Artists came to Bellevue, and sat upon a platform in the center of the hall and made sketches of the dancing children. At Meudon, not far away, was the studio of a famous sculptor, Auguste Rodin; a sturdy son of the people with a great spade beard, broad features, and ponderous form. He was an old man now, becoming feeble, but he could still make wonderful sketches. He sat near Lanny and, when the dancing was over, talked about the loveliness of it, and wished he could have had such models for all his work — models who lived, and moved, and brought harmony before the eyes in a thousand shifting forms. Lanny thought that this old man himself had been able to make marble and bronze live and move; he tried to say it, and the sculptor put his big hand on the boy's head, and told him to come to the studio some day and see the works which had not yet been given to the world.

Driving into Paris, the ladies talked about Rodin, who also was providing evidence about the love life! He was getting into- his dotage, and had fallen prey to an American woman, married to a Frenchman who bore one of the oldest and proudest names in history. “But that doesn't keep them from being bad characters,” said Mrs. Emily. She told how this pair had preyed upon the old artist and got him to sign away much of his precious work.

“Oh, dear, oh, dear!” exclaimed Beauty Budd. “What pitiful creatures men are!” She meant it for Harry, of course; but Lanny heard it and agreed. People wished to take love as a source of pleasure, but it seemed to bring them torment. The primrose path had thorns in it, and as time passed these thorns became dry and hard and sharper than a serpent's tooth.

They came into Paris at the hour when the shops and factories were closing, and the streets swarming with people.
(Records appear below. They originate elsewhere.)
==> flow/design.v <==
module Register_File(
	input clk,write_en,
	input [4:0] A1,
	input [4:0] A2,
	input [4:0] A3,
	input [31:0] write_data,
	output reg [31:0] RD1,
	output reg [31:0] RD2
);
	reg [31:0] regs [0:31];
	assign RD1 = regs[A1];
	assign RD2 = regs[A2];
 	always @(posedge clk) begin 
    	if(write_en && (|A3))begin
        	regs[A3] <= write_data;
    	end
		regs[0]=32'b0;
	end 
endmodule
==> flow/run.sh <==
#!/bin/bash
# OpenROAD 26Q1-2900-gdf79404cd8, Yosys 0.63+post, stock flow scripts
make -C /OpenROAD-flow-scripts/flow DESIGN_CONFIG=/design/flow/config.mk WORK_HOME=/design/flow/orfs finish
==> flow/config.mk <==
export PLATFORM = sky130hd
export DESIGN_NAME = Register_File
export DESIGN_NICKNAME = Register_File
export VERILOG_FILES = /design/flow/design.v
export SDC_FILE = /design/flow/constraint.sdc
export NUM_CORES = 4
export LEC_CHECK = 1
export CORE_UTILIZATION = 40
==> flow/constraint.sdc <==
current_design Register_File

set clk_period 8.4
set clk_io_pct 0.2

create_clock -name clk0 -period $clk_period [get_ports {clk}]

set non_clock_inputs [all_inputs -no_clocks]
set_input_delay [expr $clk_period * $clk_io_pct] -clock clk0 $non_clock_inputs
set_output_delay [expr $clk_period * $clk_io_pct] -clock clk0 [all_outputs]
==> insert_results.sql <==
-- implementation run metrics
INSERT INTO impl_metrics (metric_group, metric, value, unit) VALUES
('power_and_ir_drop', 'share_clk_of_total_power', '40.4', '%'),
('synthesis', 'yosysUniqueCellTypes', '26', ''),
('global_routing', 'first_global_vias', '29800', ''),
('worst_setup_path', 'timing.critical_path.arrival', '4900', 'ps'),
('drt', 'overall_via_count_from_detail_route', '26400', ''),
('clock_tree', 'cts.reportedPaths.clkPinSlew', '60', 'ps'),
('global_routing', 'number_of_antenna_violations_at_the_first_check_in_global_routing', '3', ''),
('power_and_ir_drop', 'static-leakage-power', '16.8', 'nW'),
('worst_setup_path', 'start_kind', 'primary input', ''),
('power_and_ir_drop', 'power.sequential.fraction', '50.5', '%'),
('synthesis', 'yosys_chip_area', '46100', 'um^2'),
('worst_setup_path', 'cp_common_cell', 'buf_4', ''),
('final_timing', 'finalHoldWorstSlack', '1820', 'ps'),
('drt', 'initialDrtViolationCount', '1905', ''),
('flow_run', 'openroad.warnings', '25', ''),
('worst_setup_path', 'worst_path_max_fanout', '43', ''),
('floorplan', 'fp_density', '40.3', '%'),
('clock_tree', 'cts_max_path_buffers', '3', ''),
('synthesis', 'post_synthesis_sequential_element_count', '992', ''),
('clock_tree', 'cts-htree-levels', '3', ''),
('synthesis', 'top_cell_type_by_instance_count_after_synthesis', 'edfxtp_1', ''),
('final_layout', 'final-comb-area', '15600', 'um^2'),
('worst_setup_path', 'cp_class', 'in -> out', ''),
('floorplan', 'fp.coreArea', '114000', 'um^2'),
('final_layout', 'stdcell_count', '4156', ''),
('floorplan', 'dieArea', '117000', 'um^2'),
('min_path', 'hold_depth', '2', ''),
('floorplan', 'die_width', '341', 'um'),
('clock_tree', 'clock_sinks', '992', ''),
('drt', 'post_drt_wl_per_cell', '33.9', 'um'),
('outcome', 'status', 'completed', ''),
('worst_setup_path', 'critPathTopFamily', 'buffers and inverters', ''),
('floorplan', 'ios', '113', ''),
('global_routing', 'first_pass_grt_wire_length', '204000', 'um'),
('synthesis', 'yosys_warnings', '3', ''),
('clock_tree', 'cts_root_buffer', 'clkbuf_16', ''),
('drt', 'vias_per_cell', '6.36', ''),
('clock_tree', 'post-cts-setup-buffer-count', '0', ''),
('placed_design', 'gpl.final_weighted_congestion', '0.873', ''),
('clock_tree', 'numCtsBuffers', '100', ''),
('synthesis', 'flop_cell', 'edfxtp_1', ''),
('synthesis', 'area_leader_share', '64.6', '%'),
('drt', 'first_pass_iters', '5', ''),
('final_layout', 'max_reg_flops', '992', ''),
('drt', 'totalWireLength', '141000', 'um'),
('synthesis', 'yosysTopAreaCell', 'edfxtp_1', ''),
('flow_run', 'drv.max_cap_violation_count', '0', ''),
('final_timing', 'rsz0062_at_grt', 'no', ''),
('placed_design', 'port_buf_inserts', '112', ''),
('synthesis', 'post_synth_most_frequent_cells', '992 x edfxtp_1, 384 x mux4_2, 192 x a22o_1', ''),
('final_layout', 'areaGrowthSynthToFinish', '13.9', '%'),
('synthesis', 'synth_stat.cells', '2447', ''),
('synthesis', 'synth-edff-count', '992', ''),
('synthesis', 'async_reset_ff_share', '0', '%'),
('global_routing', 'grtUsageTotal', '26.7', '%'),
('worst_setup_path', 'levels_on_crit_path', '8', ''),
('final_timing', 'final.setup.tns', '0', 'ps'),
('placed_design', 'placed_cells', '3973', ''),
('worst_setup_path', 'cpMaxStageDelayCell', 'buf_4', ''),
('final_layout', 'regArea', '29800', 'um^2'),
('clock_tree', 'cts-hold-fix-buffers', '0', ''),
('synthesis', 'avgSynthCellArea', '18.8', 'um^2'),
('power_and_ir_drop', 'total_switching_power', '0.00248', 'W'),
('final_timing', 'finalWorstPathRequiredPeriod', '6580', 'ps'),
('min_path', 'hold_path.class', 'in -> reg', ''),
('floorplan', 'chipHeight', '341', 'um'),
('min_path', 'timing.hold.worst.start', 'write_data[18]', ''),
('power_and_ir_drop', 'vdd_drop_max', '151', 'uV'),
('final_timing', 'timing_max_transition_violations_final', '0', ''),
('synthesis', 'post_synth_inst_count', '2447', ''),
('final_timing', 'worst_pin_slew', '950', 'ps');
[worst max path at each step]
stage         startpoint       to
CTS                A2[1]  RD2[19]
global route       A2[0]  RD2[15]
finish             A2[1]  RD2[19]
[per-stage QoR]
| stage | power [W] | cell area (um^2) | worst slack, ps | utilization (%) |
|---|---|---|---|---|
| after floorplan | 0.00620 | 46100 | 3550 | - |
| after global placement | 0.00662 | 49300 | 1840 | 43.1 |
| after detailed placement | 0.00664 | 49300 | 1850 | 43.1 |
| after CTS | 0.0110 | 52500 | 1830 | 45.9 |
| after global routing | 0.0113 | 52500 | 1600 | 45.9 |
| final | 0.0110 | 52500 | 1820 | 45.9 |
[cell usage in the layout, fill, tap and decap left out, types with 3 or more instances in the layout]
master,netlist,final
or3b_2,3,3
buf_4,24,111
clkinvlp_4,0,6
o22ai_1,64,64
mux4_2,384,384
buf_12,0,7
mux2_2,64,64
buf_8,0,3
bufinv_16,0,11
clkinv_1,0,19
edfxtp_1,992,992
and3_1,32,32
clkbuf_16,0,101
nor2b_4,0,6
clkbuf_1,117,17
clkdlybuf4s50_1,0,102
clkinv_2,0,20
nand3b_1,5,5
a22o_1,192,192
o31ai_1,64,64
nand2_1,67,66
a211oi_1,64,64
inv_6,0,6
o21ai_1,64,64
nor2_4,0,33
mux2i_1,160,160
and2_1,34,32
[logic make-up after synthesis]
family | after synthesis | synth area share (%)
AOI/OAI and AO/OA | 448 | 7.30
buffers and inverters | 213 | 2.28
muxes | 608 | 23.8
and+or+nand+nor | 186 | 2.00
DFF | 992 | 64.6
[layout make-up]
cell class              count  area share [%]
well taps                1512            3.60
clock inverters            64            1.18
clock buffers             118            4.93
inverters                   2          0.0143
multi-input cells        1242            29.6
flip-flops and latches    992            56.7
diodes                      1         0.00476
repair buffers            225            3.92
[power by group through the flow]
| stage | clock network (W) | registers [W] | logic (W) |
|---|---|---|---|
| CTS | 0.00448 | 0.00553 | 0.00100 |
| global route | 0.00467 | 0.00554 | 0.00106 |
| finish | 0.00443 | 0.00553 | 0.00100 |
[metal layers]
metal	vias up	part of all wire (%)	global-route usage (%)
met5	-	0.18	2.12
met1	13300	32	31.6
met2	2071	47	39.0
met4	14	3.3	6.80
met3	277	18	20.3
li1	10800	-	-
Power figures rest on the tool's default switching activity, not on a simulated workload.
The crowds did not seem to be hurrying as usual; they would form groups and stand talking together. The newsboys were shouting everywhere, and the headlines on the papers were big enough so that motorists could read without stopping. La Guerre! was the gist of them all. Austria had that day declared war upon Serbia! And what was Russia going to do? What would Germany do? And France? And England? People stared at one another, unable to grasp the awful thing'that was crashing upon the world.